You can give “Chip’n’Dale: Rescue Rangers” a Roger Rabbitish quest/plot. Somebody’s kidnapping cartoon characters and forcing them to work in pirated versions of their films.

And you can throw The Simpsons and Flounder, Batman and Baloo the Bear and even Roger Rabbit himself into the mix, with either mentions, appearances and jokes about scores of other animated characters.

But if you don’t come up with gags and funny lines for them to say and amusing situations to stick them in, that’s all you’ve got — a “stunt.”

Cast comics Andy Samberg as Dale and John Mulvaney as Chip, our lead chipmunks and leaders of the Rescue Rangers, but failing to give Mulvaney a single line that might merit so much as a grin is the epitome of missing the point.

Seth Rogen as a Viking king with a hilariously over-used laugh? Ok. But Aussie-accented Eric Bana, as kidnapped “Ranger” Monterrey Jack is wasted in a role that’s largely absent, as his character’s being held hostage.

Animated or live action, you can’t do better than hiring Will Arnett as your villain. He barely registers.

And on and on it goes.

Yes, the cop the chipmunks team up with (Kiki Layne) is a plucky young woman. But female cartoon inclusion comes up SERIOUSLY under-represented in the film, which had a male director and male writers and it apparently never occurred to them that little girls loved that TV show, too.

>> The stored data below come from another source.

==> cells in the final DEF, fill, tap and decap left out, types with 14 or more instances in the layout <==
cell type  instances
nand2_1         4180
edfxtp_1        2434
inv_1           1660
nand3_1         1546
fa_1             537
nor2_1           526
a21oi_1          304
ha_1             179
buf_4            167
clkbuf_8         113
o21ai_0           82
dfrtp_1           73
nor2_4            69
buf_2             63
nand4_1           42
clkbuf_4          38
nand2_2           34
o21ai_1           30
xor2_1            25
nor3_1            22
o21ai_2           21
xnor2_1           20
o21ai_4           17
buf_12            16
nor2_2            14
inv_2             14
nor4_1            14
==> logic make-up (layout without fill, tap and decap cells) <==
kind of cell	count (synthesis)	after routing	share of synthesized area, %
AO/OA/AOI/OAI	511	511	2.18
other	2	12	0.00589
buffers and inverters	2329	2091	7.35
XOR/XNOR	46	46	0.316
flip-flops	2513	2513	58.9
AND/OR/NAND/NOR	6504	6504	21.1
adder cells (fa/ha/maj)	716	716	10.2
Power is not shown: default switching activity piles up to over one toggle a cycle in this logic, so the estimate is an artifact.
--- config.mk ---
export PLATFORM = sky130hd
export DESIGN_NAME = sorted_priority_queue_flat
export DESIGN_NICKNAME = d
export VERILOG_FILES = /design/src/design/spq_pkg.sv /design/src/design/spq_if.sv /design/src/design/spq_cell.sv /design/src/design/sorted_priority_queue.sv /design/src/flat_wrapper.sv
export SDC_FILE = /design/constraint.sdc
export NUM_CORES = 2
export LEC_CHECK = 0
export ABC_AREA = 1
export BUFFER_PORTS_ARGS = -buffer_cell sky130_fd_sc_hd__buf_2
export CORE_UTILIZATION = 40
export CTS_CLUSTER_DIAMETER = 120
export DETAILED_ROUTE_END_ITERATION = 10
export HOLD_SLACK_MARGIN = 0.1
export SYNTH_ARGS = -nofsm -noshare
export SYNTH_HDL_FRONTEND = slang
export SYNTH_HIERARCHICAL = 1
export SYNTH_SLANG_ARGS = --single-unit
--- constraint.sdc ---
create_clock -name clk_i -period 4.52 [get_ports clk_i]
set_clock_uncertainty 0.05 [all_clocks]
set_input_delay 0.226 -clock clk_i [delete_from_list [all_inputs] [get_ports clk_i]]
set_output_delay 0.226 -clock clk_i [all_outputs]
set_load 0.02 [all_outputs]
--- src/design/spq_pkg.sv ---
// Shared types and constants for the sorted priority queue.
package spq_pkg;

  localparam int DEPTH = 16;
  localparam int CNT_W = $clog2(DEPTH + 1);
  localparam int KEY_W = 32;
  localparam int TAG_W = 16;
  localparam int OCC_W = 5;

  typedef enum logic {
    REQ_PUSH = 1'b0,
    REQ_POP  = 1'b1
  } req_type_e;

  typedef enum logic [1:0] {
    STATUS_OK    = 2'd0,
    STATUS_FULL  = 2'd1,
    STATUS_EMPTY = 2'd2
  } status_e;

  typedef struct packed {
    logic                    valid;
    logic signed [KEY_W-1:0] key;
    logic [TAG_W-1:0]        tag;
  } entry_t;

  // Broadcast to every cell; push and pop are only set when the beat really acts.
  typedef struct packed {
    logic                    push;
    logic                    pop;
    logic signed [KEY_W-1:0] key;
    logic [TAG_W-1:0]        tag;
  } cell_cmd_t;

endpackage

--- src/design/spq_if.sv ---
// Request and response channel interfaces for the sorted priority queue.
interface spq_req_if;
  logic              valid;
  logic              ready;
  logic              req_type;
  logic signed [31:0] key;
  logic [15:0]       tag;

  modport source (output valid, output req_type, output key, output tag, input ready);
  modport sink   (input valid, input req_type, input key, input tag, output ready);
endinterface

Still, the “Rescue Rangers” is technically impressive enough to be worth a look. And if you’re of a certain age, it might give you a bit of the warm fuzzies.

Me? These two just remind me of how much funnier the Warner Brothers gay gophers Mac and Tosh were and still are, lo these many decades later.

Rating: PG for mild action and rude/suggestive humor

Cast: The voices of Andy Samberg, John Mulvaney, Seth Rogen, J.K. Simmons, Dennis Haysbert, Will Arnett and Eric Bana, with Kiki Layne

Credits: Directed by Akiva Schaffer, scripted by Dan Gregor and Doug Mand. A Walt Disney/Disney+ release.